The game will need a way of asking questions and comparing the answers typed with the correct answers. The questions and answers that are going to be used for this game are below:

  1. What university did I attend? Yale

  2. What programming term did I create for problems? bug

  3. What is my nickname? Amazing Grace

  4. What programming language did I help develop? COBOL

  5. What did I create for compiled languages? compiler

Look in the blocks menu and see if there is something that can be used to keep up with all of the questions and answers. You may need to click the ‘Advanced’ button to find more options.

Step 3 continued

Add 2 arrays to your program now. These need to be included with the on start block so that they get created when the game starts. You will need one array for the questions and one array for the answers. These are referred to as parallel arrays because the question is at the same index in questionList as the answer is in answerList. When you’re done, they should look like this:

In your notebook Answer these three questions

The number of elements (questions) that are in the array is referred to as the length of the array.

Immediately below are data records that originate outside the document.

File: src/design/mi_pkg.sv
// Package for the modular inverse unit: sequencer state type and register codes.
// No dependencies; used by modular_inverse_unit.
`default_nettype none

package mi_pkg;

   // width of each result field
   localparam int OUT_W = 32;

   // register index within the configuration space
   localparam logic REG_MODULUS = 1'b0;

   typedef enum logic [3:0] {
      ST_IDLE = 4'b0001,
      ST_DIV  = 4'b0010,
      ST_MUL  = 4'b0100,
      ST_UPD  = 4'b1000
   } state_type;

endpackage

`default_nettype wire

File: src/design/modular_inverse_unit.sv
// Modular inverse by the extended Euclidean algorithm, one shared divide/multiply datapath.
// Depends on mi_pkg (state type, register codes, result width).
//
// channel   direction  handshake                  payload
// request   in         start, busy                req_value
// response  out        rsp_strobe                 rsp_inverse, rsp_prior_coefficient
// config    in/out     psel, penable, pwrite,     paddr, pwdata, prdata
//                      pready
//
// A round with a nonzero remainder runs WIDTH restoring divide steps, WIDTH
// shift-and-add modular multiply steps and one coefficient update. The last
// divide runs WIDTH steps and ends the item with a zero remainder and the strobe.
// A zero value or a modulus below two gives its result in the cycle after transfer.
// busy is low again in the strobe cycle. Reset clears the sequencer and sets the
// modulus to two; the receiver cannot stall the strobe.
`default_nettype none

module modular_inverse_unit #(
   parameter int WIDTH = 32
) (
   input  wire logic                                    clock,
   input  wire logic                                    reset,
   // request
   input  wire logic                                    start,
   output logic                                         busy,
   input  wire logic [WIDTH-1:0]                        req_value,
   // response
   output logic                                         rsp_strobe,
   output logic [mi_pkg::OUT_W-1:0]                     rsp_inverse,
   output logic [mi_pkg::OUT_W-1:0]                     rsp_prior_coefficient,
   // configuration
   input  wire logic                                    psel,
   input  wire logic                                    penable,
   input  wire logic                                    pwrite,
   input  wire logic [((WIDTH > 32) ? 3 : 2):0]         paddr,
   input  wire logic [((WIDTH > 32) ? 64 : 32)-1:0]     pwdata,
   output logic [((WIDTH > 32) ? 64 : 32)-1:0]          prdata,
   output logic                                         pready
);

   localparam int DataW    = (WIDTH > 32) ? 64 : 32;
   localparam int ByteBits = (WIDTH > 32) ? 3 : 2;
   localparam int CntW     = $clog2(WIDTH);
   localparam int OutW     = mi_pkg::OUT_W;

   mi_pkg::state_type state_ff, state_in;

   logic [WIDTH-1:0] modulus_ff, modulus_in;
   logic [WIDTH-1:0] lo_ff, lo_in;
   logic [WIDTH-1:0] rem_ff, rem_in;
   logic [WIDTH-1:0] quo_ff, quo_in;
   logic [WIDTH-1:0] acc_ff, acc_in;
   logic [WIDTH-1:0] cur_ff, cur_in;
   logic [WIDTH-1:0] prev_ff, prev_in;
   logic [CntW-1:0]  cnt_ff, cnt_in;
   logic             rsp_strobe_ff, rsp_strobe_in;
   logic [OutW-1:0]  rsp_inverse_ff, rsp_inverse_in;
   logic [OutW-1:0]  rsp_prior_ff, rsp_prior_in;

   logic             accept;
   logic             cfg_write;
   logic             last_step;
   logic [WIDTH:0]   rem_shift;
   logic [WIDTH:0]   rem_sub;
   logic             rem_ge;
   logic [WIDTH-1:0] rem_step;
   logic [WIDTH+1:0] mul_sum;
   logic [WIDTH+1:0] mul_n1;
   logic [WIDTH+1:0] mul_n2;
   logic [WIDTH-1:0] mul_step;
   logic [WIDTH-1:0] upd_next;

   assign accept    = start && !busy;
   assign busy      = (state_ff != mi_pkg::ST_IDLE);
   assign cfg_write = psel && penable && pwrite && pready
                      && (paddr[ByteBits] == mi_pkg::REG_MODULUS);
   assign last_step = (cnt_ff == CntW'(WIDTH - 1));

   assign pready = 1'b1;
   assign prdata = (paddr[ByteBits] == mi_pkg::REG_MODULUS) ? DataW'(modulus_ff) : '0;

   assign rsp_strobe            = rsp_strobe_ff;
   assign rsp_inverse           = rsp_inverse_ff;
   assign rsp_prior_coefficient = rsp_prior_ff;

   // restoring divide step
   assign rem_shift = {rem_ff, quo_ff[WIDTH-1]};
   assign rem_sub   = rem_shift - {1'b0, lo_ff};
   assign rem_ge    = (rem_shift >= {1'b0, lo_ff});
   assign rem_step  = rem_ge ? rem_sub[WIDTH-1:0] : rem_shift[WIDTH-1:0];

   // modular multiply step: acc = 2*acc + bit*cur, reduced below the modulus
   assign mul_n1   = (WIDTH+2)'(modulus_ff);
   assign mul_n2   = {1'b0, modulus_ff, 1'b0};
   assign mul_sum  = {1'b0, acc_ff, 1'b0}
                     + (quo_ff[WIDTH-1] ? (WIDTH+2)'(cur_ff) : '0);
   always_comb begin
      if (mul_sum >= mul_n2) begin
         mul_step = WIDTH'(mul_sum - mul_n2);
      end else if (mul_sum >= mul_n1) begin
         mul_step = WIDTH'(mul_sum - mul_n1);
      end else begin
         mul_step = mul_sum[WIDTH-1:0];
      end
   end

   // coefficient update: (prev - acc) mod n
   assign upd_next = prev_ff - acc_ff + ((prev_ff < acc_ff) ? modulus_ff : '0);

   always_comb begin
      state_in       = state_ff;
      modulus_in     = modulus_ff;
      lo_in          = lo_ff;
      rem_in         = rem_ff;
      quo_in         = quo_ff;
      acc_in         = acc_ff;
      cur_in         = cur_ff;
      prev_in        = prev_ff;
      cnt_in         = cnt_ff;
      rsp_strobe_in  = 1'b0;
      rsp_inverse_in = rsp_inverse_ff;
      rsp_prior_in   = rsp_prior_ff;

      if (cfg_write) begin
         modulus_in = WIDTH'(pwdata);
      end

      case (state_ff)
         mi_pkg::ST_IDLE: begin
            if (accept) begin
               if ((req_value == '0) || (modulus_ff < WIDTH'(2))) begin
                  rsp_strobe_in  = 1'b1;
                  rsp_inverse_in = '0;
                  rsp_prior_in   = '0;
               end else begin
                  quo_in   = modulus_ff;
                  lo_in    = req_value;
                  rem_in   = '0;
                  prev_in  = '0;
                  cur_in   = WIDTH'(1);
                  cnt_in   = '0;
                  state_in = mi_pkg::ST_DIV;
               end
            end
         end
         mi_pkg::ST_DIV: begin
            rem_in = rem_step;
            quo_in = {quo_ff[WIDTH-2:0], rem_ge};
            cnt_in = cnt_ff + CntW'(1);
            if (last_step) begin
               cnt_in = '0;
               acc_in = '0;
               if (rem_step == '0) begin
                  rsp_strobe_in  = 1'b1;
                  rsp_inverse_in = OutW'(cur_ff);
                  rsp_prior_in   = OutW'(prev_ff);
                  state_in       = mi_pkg::ST_IDLE;
               end else begin
                  state_in = mi_pkg::ST_MUL;
               end
            end
         end
         mi_pkg::ST_MUL: begin
            acc_in = mul_step;
            quo_in = {quo_ff[WIDTH-2:0], 1'b0};
            cnt_in = cnt_ff + CntW'(1);
            if (last_step) begin
               cnt_in   = '0;
               state_in = mi_pkg::ST_UPD;
            end
         end
         mi_pkg::ST_UPD: begin
            prev_in  = cur_ff;
            cur_in   = upd_next;
            quo_in   = lo_ff;
            lo_in    = rem_ff;
            rem_in   = '0;
            state_in = mi_pkg::ST_DIV;
         end
         default: begin
            state_in = mi_pkg::ST_IDLE;
         end
      endcase
   end

   always_ff @(posedge clock) begin
      if (reset) begin
         state_ff      <= mi_pkg::ST_IDLE;
         modulus_ff    <= WIDTH'(2);
         rsp_strobe_ff <= 1'b0;
         cnt_ff        <= '0;
      end else begin
         state_ff      <= state_in;
         modulus_ff    <= modulus_in;
         rsp_strobe_ff <= rsp_strobe_in;
         cnt_ff        <= cnt_in;
      end
   end

   always_ff @(posedge clock) begin
      lo_ff          <= lo_in;
      rem_ff         <= rem_in;
      quo_ff         <= quo_in;
      acc_ff         <= acc_in;
      cur_ff         <= cur_in;
      prev_ff        <= prev_in;
      rsp_inverse_ff <= rsp_inverse_in;
      rsp_prior_ff   <= rsp_prior_in;
   end

   a_divisor_nonzero: assert property (@(posedge clock) disable iff (reset)
      (state_ff == mi_pkg::ST_DIV) |-> (lo_ff != '0))
      else $error("divisor is zero during a divide round");

   a_rem_below_divisor: assert property (@(posedge clock) disable iff (reset)
      (state_ff == mi_pkg::ST_DIV) |-> (rem_ff < lo_ff))
      else $error("partial remainder not below divisor");

   a_acc_reduced: assert property (@(posedge clock) disable iff (reset)
      (state_ff == mi_pkg::ST_MUL || state_ff == mi_pkg::ST_UPD)
      |-> (acc_ff < modulus_ff))
      else $error("multiply accumulator not reduced");

   a_coeff_reduced: assert property (@(posedge clock) disable iff (reset)
      busy |-> ((cur_ff < modulus_ff) && (prev_ff < modulus_ff)))
      else $error("coefficient not reduced");

   a_strobe_cause: assert property (@(posedge clock) disable iff (reset)
      $rose(rsp_strobe_ff) |-> ($past(accept) || $past(busy)))
      else $error("result strobe without a transfer");

endmodule

`default_nettype wire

What is the length of the questionList array?

The location of the elements in the array are referred to as the index of the elements. In MakeCode, indexing starts with 0 and ends with the length of the array - 1.

What is the index of “What university did I attend?” What is the index of “What is my nickname?” What is the index of “What did I create for compiled languages?”

Step 4

Now it's time to have the sprites interact with each other. Think about how this has been done in previous games. The sprite of kind ‘player’ will move and touch the sprites of kind ‘question’.

Now, what should happen when this interaction happens?

  • The game should prompt the person playing with a question.

  • This question should be random and come from the question list.

  • The player will then be able to respond to the question.

  • Then, the game will determine if the answer is correct or incorrect based on the value of the answer typed by the person playing the game

In your notebook: write an algorithm that will pick a random question from the array, questionList.

Using this algorithm, let’s get this into blocks. Once you have the question being pulled from the questionList and the corresponding answer being pulled from the answerList, the game should prompt the player for the question. This can be done using this block from the Game menu:

This block will be used with an answer variable so that when the player answers the question, the data is stored into a variable:

Don’t forget to test your game. At this point the game should have a player sprite that when it’s moved to touching a question sprite, the game prompts the player with a random question from the array, questionList.